The WHOI acquired the site at the river mouth in 1966 for Salmonid experiments.
Also in 1966, the Quebec government created the Matamek River Reserve, which limited public access and increased protection of Atlantic salmon and brook trout.
In 1970 the whole of the Matamec river basin was given reserve status, under which hunting and fishing were allowed only for research purposes and on lands where the Innu people held trapping rights.
At first the WHOI studied salmon in the lower river and the Matamec Lake, then expanded to include brook trout in other parts of the watershed, and salmon in the nearby Moisie and Corneille rivers.
Research also included limnology, sedimentology, hydrology and physical geography.
During the research period the ministry built a salmon-pass on the Matamec River.

Woods Hole closed their facility at the end of 1984.
WHOI withdrew in part because of funding issues but also to focus on its primary mission of oceanography, and made every effort to find a Canadian organization that could take over the station and continue the research, but without success.
The act had not explicitly prohibited logging, but had said the Ministry must consider the impact on the research program and salmon stocks before giving permission.
When the research operation closed, the basin could therefore be opened up to logging.

In 1975 the Woods Hole Oceanographic Institute and INRS-eau made a joint proposal to create an ecological reserve.
The southern part of the watershed became an ecological reserve 25 years later.
The reserve, which is mostly covered by pristine forest or wetlands, covers 184.86 km2.
This is slightly more than a quarter of the watershed.

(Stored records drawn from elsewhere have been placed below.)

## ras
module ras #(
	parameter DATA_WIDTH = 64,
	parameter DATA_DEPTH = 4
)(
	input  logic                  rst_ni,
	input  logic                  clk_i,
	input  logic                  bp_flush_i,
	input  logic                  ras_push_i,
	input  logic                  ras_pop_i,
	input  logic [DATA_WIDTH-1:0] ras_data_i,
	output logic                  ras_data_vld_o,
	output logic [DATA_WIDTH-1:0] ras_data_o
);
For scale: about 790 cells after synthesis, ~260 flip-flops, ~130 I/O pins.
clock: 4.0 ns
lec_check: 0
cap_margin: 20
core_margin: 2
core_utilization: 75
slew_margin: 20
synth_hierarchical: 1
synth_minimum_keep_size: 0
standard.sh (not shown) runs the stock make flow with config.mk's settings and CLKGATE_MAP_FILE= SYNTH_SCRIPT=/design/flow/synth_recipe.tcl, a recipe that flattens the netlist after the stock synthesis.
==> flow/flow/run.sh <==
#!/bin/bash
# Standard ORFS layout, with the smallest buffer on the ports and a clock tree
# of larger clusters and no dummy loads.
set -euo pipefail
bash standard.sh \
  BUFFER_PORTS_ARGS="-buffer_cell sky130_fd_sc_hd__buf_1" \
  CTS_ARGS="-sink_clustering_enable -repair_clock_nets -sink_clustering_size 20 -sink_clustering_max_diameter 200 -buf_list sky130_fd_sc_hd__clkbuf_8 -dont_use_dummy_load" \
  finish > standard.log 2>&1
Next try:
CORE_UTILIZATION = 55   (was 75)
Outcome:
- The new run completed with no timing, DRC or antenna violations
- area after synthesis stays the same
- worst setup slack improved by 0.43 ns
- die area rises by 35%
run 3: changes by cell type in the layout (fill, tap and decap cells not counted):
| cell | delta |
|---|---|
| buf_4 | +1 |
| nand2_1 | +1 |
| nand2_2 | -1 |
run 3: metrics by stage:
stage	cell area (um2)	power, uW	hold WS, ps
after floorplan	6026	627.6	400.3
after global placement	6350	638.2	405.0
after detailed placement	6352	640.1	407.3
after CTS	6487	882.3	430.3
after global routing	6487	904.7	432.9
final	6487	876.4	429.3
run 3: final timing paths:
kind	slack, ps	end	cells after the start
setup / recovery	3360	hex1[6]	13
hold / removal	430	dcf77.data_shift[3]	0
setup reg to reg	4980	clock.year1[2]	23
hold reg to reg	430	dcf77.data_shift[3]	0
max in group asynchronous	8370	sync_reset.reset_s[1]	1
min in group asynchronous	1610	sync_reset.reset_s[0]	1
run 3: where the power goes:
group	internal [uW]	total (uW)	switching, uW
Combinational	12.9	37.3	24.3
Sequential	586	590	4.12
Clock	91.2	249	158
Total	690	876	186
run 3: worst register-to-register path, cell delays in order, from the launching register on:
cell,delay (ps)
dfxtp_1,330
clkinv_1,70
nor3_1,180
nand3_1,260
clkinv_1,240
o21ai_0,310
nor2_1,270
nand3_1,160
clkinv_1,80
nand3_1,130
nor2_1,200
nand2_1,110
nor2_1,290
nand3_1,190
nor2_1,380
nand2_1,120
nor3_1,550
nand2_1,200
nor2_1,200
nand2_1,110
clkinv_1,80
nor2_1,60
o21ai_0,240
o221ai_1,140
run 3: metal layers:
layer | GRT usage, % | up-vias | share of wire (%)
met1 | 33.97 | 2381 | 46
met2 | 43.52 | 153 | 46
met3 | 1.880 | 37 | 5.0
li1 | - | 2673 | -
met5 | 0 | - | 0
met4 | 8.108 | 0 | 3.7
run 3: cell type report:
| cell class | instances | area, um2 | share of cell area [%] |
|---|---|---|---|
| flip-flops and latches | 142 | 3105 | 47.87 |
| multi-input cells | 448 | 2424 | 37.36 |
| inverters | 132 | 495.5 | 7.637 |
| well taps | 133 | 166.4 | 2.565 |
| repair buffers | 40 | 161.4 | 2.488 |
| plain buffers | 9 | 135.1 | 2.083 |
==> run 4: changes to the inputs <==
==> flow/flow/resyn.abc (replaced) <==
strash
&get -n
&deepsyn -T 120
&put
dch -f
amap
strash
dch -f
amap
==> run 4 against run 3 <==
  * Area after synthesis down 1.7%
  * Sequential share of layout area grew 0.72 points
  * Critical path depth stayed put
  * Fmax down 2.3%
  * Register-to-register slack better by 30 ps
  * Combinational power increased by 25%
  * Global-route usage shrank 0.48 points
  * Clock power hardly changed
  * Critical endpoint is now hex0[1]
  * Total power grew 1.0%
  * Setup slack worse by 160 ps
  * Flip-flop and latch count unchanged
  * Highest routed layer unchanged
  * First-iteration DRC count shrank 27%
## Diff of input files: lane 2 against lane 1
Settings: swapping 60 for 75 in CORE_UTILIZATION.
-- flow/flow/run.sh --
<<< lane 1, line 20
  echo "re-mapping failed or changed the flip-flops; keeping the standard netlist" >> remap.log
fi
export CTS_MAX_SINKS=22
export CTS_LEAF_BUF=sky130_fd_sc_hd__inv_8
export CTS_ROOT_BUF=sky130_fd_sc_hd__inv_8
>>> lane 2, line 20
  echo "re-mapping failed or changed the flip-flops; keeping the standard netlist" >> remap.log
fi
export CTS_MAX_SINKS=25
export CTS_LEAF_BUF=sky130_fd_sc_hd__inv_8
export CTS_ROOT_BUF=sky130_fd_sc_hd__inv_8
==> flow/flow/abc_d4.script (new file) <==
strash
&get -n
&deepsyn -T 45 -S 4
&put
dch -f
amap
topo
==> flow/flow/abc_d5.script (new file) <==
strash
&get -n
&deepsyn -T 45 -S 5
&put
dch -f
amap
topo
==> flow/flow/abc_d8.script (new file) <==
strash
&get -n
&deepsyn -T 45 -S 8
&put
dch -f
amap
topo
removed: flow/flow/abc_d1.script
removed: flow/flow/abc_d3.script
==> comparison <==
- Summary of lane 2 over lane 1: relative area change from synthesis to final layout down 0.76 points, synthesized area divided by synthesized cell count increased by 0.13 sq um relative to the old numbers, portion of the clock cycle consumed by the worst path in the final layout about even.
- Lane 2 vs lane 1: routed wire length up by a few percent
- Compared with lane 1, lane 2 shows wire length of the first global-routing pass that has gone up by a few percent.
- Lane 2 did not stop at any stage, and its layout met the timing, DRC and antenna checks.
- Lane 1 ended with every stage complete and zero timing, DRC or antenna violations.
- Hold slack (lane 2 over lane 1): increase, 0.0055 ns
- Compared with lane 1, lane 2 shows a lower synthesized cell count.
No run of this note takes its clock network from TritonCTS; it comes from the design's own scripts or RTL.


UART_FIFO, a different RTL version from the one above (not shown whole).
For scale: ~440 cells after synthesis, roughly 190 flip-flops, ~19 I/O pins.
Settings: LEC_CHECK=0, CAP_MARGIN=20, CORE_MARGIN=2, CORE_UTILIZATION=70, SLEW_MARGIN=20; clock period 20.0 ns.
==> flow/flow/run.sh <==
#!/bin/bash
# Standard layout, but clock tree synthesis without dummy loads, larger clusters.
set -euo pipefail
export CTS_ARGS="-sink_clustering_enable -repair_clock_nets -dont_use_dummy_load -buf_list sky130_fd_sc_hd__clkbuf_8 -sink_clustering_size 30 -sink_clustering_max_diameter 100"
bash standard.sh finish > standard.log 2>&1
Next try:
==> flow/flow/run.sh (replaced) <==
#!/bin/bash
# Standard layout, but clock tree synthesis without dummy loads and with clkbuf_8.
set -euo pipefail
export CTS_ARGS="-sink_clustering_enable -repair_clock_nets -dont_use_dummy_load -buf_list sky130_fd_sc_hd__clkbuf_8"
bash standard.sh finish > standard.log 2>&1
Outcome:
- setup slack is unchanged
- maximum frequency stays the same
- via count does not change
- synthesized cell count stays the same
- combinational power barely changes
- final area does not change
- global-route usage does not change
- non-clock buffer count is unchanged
This design comes from an exercise in tuning for small area on the open sky130 flow, not from production work. Only simulation tests tie the RTL to the original design; equivalence was not proved.

amber:
Design top_oled_driver, start of the top module:
module top_oled_driver(
    input           clk_50m,
    input           rst_n,
    input  [63:0]   fixed_char,
    input  [6:0]    fixed_x,
    input  [5:0]    fixed_y,
    input  [63:0]   fixed_char1,
    input  [6:0]    fixed_x1,
    input  [5:0]    fixed_y1,
    input  [63:0]   fixed_char2,
    input  [6:0]    fixed_x2,
    input  [5:0]    fixed_y2,
    input  [15:0]   dy_value,
    input  [6:0]    dy_x,
    input  [5:0]    dy_y,
    input  [15:0]   dy_value1,
    input  [6:0]    dy_x1,
    input  [5:0]    dy_y1,
    input  [15:0]   dy_value2,
    input  [6:0]    dy_x2,
    input  [5:0]    dy_y2,
    output          busy,
    output          iic_scl,
    output          iic_sda,
    output          iic_sda_oe
);
Size in the first run: roughly 320 I/O pins.
==> flow/config.mk <==
export PLATFORM = sky130hd
export DESIGN_NAME = top_oled_driver
export DESIGN_NICKNAME = top_oled_driver
export VERILOG_FILES = /design/flow/design.v
export SDC_FILE = /design/flow/constraint.sdc
export NUM_CORES = 4
export LEC_CHECK = 0
export ABC_AREA = 1
export CAP_MARGIN = 20
export CORE_MARGIN = 2
export CORE_UTILIZATION = 55
export SLEW_MARGIN = 20
export BUFFER_PORTS_ARGS = -buffer_cell sky130_fd_sc_hd__buf_1
export CTS_ARGS = -sink_clustering_enable -repair_clock_nets -buf_list {sky130_fd_sc_hd__clkbuf_16} -sink_clustering_size 30 -sink_clustering_max_diameter 120 -dont_use_dummy_load
==> flow/constraint.sdc <==
create_clock -name core_clock -period 20.0 [get_ports {clk_50m}]
set_input_delay 4.0000 -clock core_clock [delete_from_list [all_inputs] [get_ports {clk_50m}]]
set_output_delay 4.0000 -clock core_clock [all_outputs]
set_load 0.01 [all_outputs]
standard.sh (not shown) runs the stock make flow with config.mk's settings and CLKGATE_MAP_FILE= SYNTH_SCRIPT=/design/flow/synth_recipe.tcl, a recipe that flattens the netlist after the stock synthesis.
==> flow/flow/run.sh <==
#!/bin/bash
set -euo pipefail
cat >> config.mk <<'EOC'
export BUFFER_PORTS_ARGS = -buffer_cell sky130_fd_sc_hd__buf_1
export CTS_ARGS = -sink_clustering_enable -repair_clock_nets -buf_list {sky130_fd_sc_hd__clkbuf_16} -sink_clustering_size 30 -sink_clustering_max_diameter 120 -dont_use_dummy_load
EOC

# 1. standard synthesis
bash standard.sh synth > synth.log 2>&1
RES=orfs/results/${FLOW_PLATFORM}/top_oled_driver/base
LOGD=orfs/logs/${FLOW_PLATFORM}/top_oled_driver/base
cp $RES/1_2_yosys.v $RES/1_2_yosys_std.v

# re-map combinational logic
YOSYS=yosys
if [ -x "$FLOW_HOME/../tools/install/yosys/bin/yosys" ]; then YOSYS="$FLOW_HOME/../tools/install/yosys/bin/yosys"; fi
export REMAP_LIB="$FLOW_HOME/platforms/sky130hd/lib/sky130_fd_sc_hd__tt_025C_1v80.lib"
export REMAP_IN="$RES/1_2_yosys_std.v"
export REMAP_OUT="$RES/1_2_yosys_remap.v"
export REMAP_ABC="$PWD/flow/remap.abc"
export REMAP_TOP="$FLOW_TOP"
export REMAP_DONT_USE="$(grep -o -- '-dont_use [^ ]*' $LOGD/1_2_yosys.log | sort -u | awk '{print $2}' | tr '\n' ' ')"
$YOSYS -c flow/remap.tcl > remap.log 2>&1
cp $REMAP_OUT $RES/1_2_yosys.v
rm -f $RES/1_synth.odb
bash standard.sh synth > synth_odb.log 2>&1

# 2./3. rest of the standard flow
bash standard.sh > standard.log 2>&1
==> flow/flow/remap.abc <==
strash
&get -n
&dch -f
&nf -R 1000
&put
==> flow/flow/remap.tcl <==
# Re-map the combinational logic of the standard synthesis netlist for area.
# Registers (and every other sequential cell) are kept as they are: same
# instances, names, cell types and connections.
set lib $::env(REMAP_LIB)
set in  $::env(REMAP_IN)
set out $::env(REMAP_OUT)
set abc_script $::env(REMAP_ABC)
set dont_use $::env(REMAP_DONT_USE)

yosys read_liberty -ignore_miss_func $lib
yosys blackbox sky130_fd_sc_hd__df* sky130_fd_sc_hd__edf* sky130_fd_sc_hd__sdf* sky130_fd_sc_hd__sedf* sky130_fd_sc_hd__dl*
yosys read_verilog $in
yosys hierarchy -top $::env(REMAP_TOP)
yosys tee -o remap_before.txt stat -liberty $lib
yosys flatten
# define every library cell again (as blackboxes) so the new cells have port directions
yosys read_liberty -lib -overwrite $lib
yosys opt -purge
yosys setundef -zero
set du {}
foreach c $dont_use { lappend du -dont_use $c }
yosys abc -script $abc_script -liberty $lib {*}$du
yosys splitnets
yosys opt_clean -purge
yosys hilomap -singleton -hicell sky130_fd_sc_hd__conb_1 HI -locell sky130_fd_sc_hd__conb_1 LO
yosys insbuf -buf sky130_fd_sc_hd__buf_4 A X
yosys check -assert -mapped
yosys tee -o remap_after.txt stat -liberty $lib
yosys write_verilog -noattr -nohex -nodec $out
The inputs of indigo differ from those of amber as listed below.
-- flow/flow/run.sh --
<<< amber, line 3
cat >> config.mk <<'EOC'
export BUFFER_PORTS_ARGS = -buffer_cell sky130_fd_sc_hd__buf_1
export CTS_ARGS = -sink_clustering_enable -repair_clock_nets -buf_list {sky130_fd_sc_hd__clkbuf_16} -sink_clustering_size 30 -sink_clustering_max_diameter 120 -dont_use_dummy_load
EOC

>>> indigo, line 3
cat >> config.mk <<'EOC'
export BUFFER_PORTS_ARGS = -buffer_cell sky130_fd_sc_hd__buf_1
export CTS_ARGS = -sink_clustering_enable -repair_clock_nets -buf_list {sky130_fd_sc_hd__clkbuf_16} -sink_clustering_size 34 -sink_clustering_max_diameter 70 -dont_use_dummy_load
EOC

-- flow/config.mk --
<<< amber, line 12
export SLEW_MARGIN = 20
export BUFFER_PORTS_ARGS = -buffer_cell sky130_fd_sc_hd__buf_1
export CTS_ARGS = -sink_clustering_enable -repair_clock_nets -buf_list {sky130_fd_sc_hd__clkbuf_16} -sink_clustering_size 30 -sink_clustering_max_diameter 120 -dont_use_dummy_load
>>> indigo, line 12
export SLEW_MARGIN = 20
export BUFFER_PORTS_ARGS = -buffer_cell sky130_fd_sc_hd__buf_1
export CTS_ARGS = -sink_clustering_enable -repair_clock_nets -buf_list {sky130_fd_sc_hd__clkbuf_16} -sink_clustering_size 34 -sink_clustering_max_diameter 70 -dont_use_dummy_load
Notes after the runs:
indigo -> amber: effective utilization at floorplan delta 0, exact match. indigo ended up with a lower first-pass iteration count of the detailed router than amber did. Going from amber to indigo, maximum frequency grew slightly. [compare] base=amber new=indigo: post-route met1 wirelength now larger, via count of the first global-routing pass now larger.

[afterwards: timing with drivers on the ports]
Ports are ideal in the flow. The routed layouts listed here were re-timed in OpenROAD.
Step 1, drivers: a clkbuf_16 drives clk_50m and a buf_2 each remaining input, both assumed.
Step 2, shift: input delay + t, output delay - t, t = (earliest + latest rising clock arrival at the registers) / 2. This alone moves slack from input paths to output paths.
a / b / c = no drivers / after step 1 / after step 2; a / b = the first two.
run | t, ns | slack for setup (ns) | worst slew at a driven data input, ns
amber | 0.566 | 13.891 / 13.838 / 13.548 | 0.09
indigo | 0.577 | 13.948 / 13.897 / 13.468 | 0.08
After both steps setup and hold are still met in every run listed. For indigo, which loses most, drivers alone change the setup slack by -0.051 ns; drivers and shift together by -0.480 ns.
What follows belongs to an exercise in optimizing a design on an open flow for small area; a production flow would make more cautious choices.
The RTL was checked by simulation tests, not by an equivalence proof against the original design.
Power is estimated from default activity; no workload was simulated.

==> flow/design.v <==
module adc128spiController (
input  wire        clk_40MHz,
input  wire [8:0]  pos,
output wire        spi_cs_n,
output wire        spi_sclk,
output wire        spi_din,
input  wire        spi_dout,
output wire [5:0]  shown
);
localparam integer LEN = 52;
assign spi_cs_n = (pos[7:0] == 8'd0);
assign spi_sclk = ~pos[3] & (pos[7:4] != 4'd0);
assign spi_din  = pos[8] & ~pos[7] & pos[6] & ~pos[5] & (pos[4] ^ pos[3]);
wire sample = (pos[3:0] == 4'd15) & (pos[7:6] != 2'd0);
wire first6 = ~pos[7] | ~(pos[6] | pos[5]);    
wire [3:0] ins;
assign ins[0] = sample & ~pos[8] &  first6;
assign ins[1] = sample & ~pos[8] & ~first6;
assign ins[2] = sample &  pos[8] &  first6;
assign ins[3] = sample &  pos[8] & ~first6;
reg [LEN-1:0] loop;
wire [LEN-1:0] prev = {loop[LEN-2:0], loop[LEN-1]};
always @(posedge clk_40MHz) begin
	loop    <= prev;
	loop[12] <= ins[0] ? spi_dout : prev[12];
	loop[3]  <= ins[1] ? spi_dout : prev[3];
	loop[6]  <= ins[2] ? spi_dout : prev[6];
	loop[49] <= ins[3] ? spi_dout : prev[49];
end
assign shown = {loop[0], loop[36], loop[20], loop[4], loop[40], loop[24]};
endmodule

As of 2015 the river basin included an ecological reserve, the Matamec Ecological Reserve (Réserve écologique de la Matamec), with strict IUCN category Ia protection.
There is another proposed category 1a ecological reserve covering the north part of the river, and a proposed category VI reserve allowing sustainable use of the environment.
The two category Ia reserves cover 546 km2, and the proposed category VI reserve covers about 120 km2.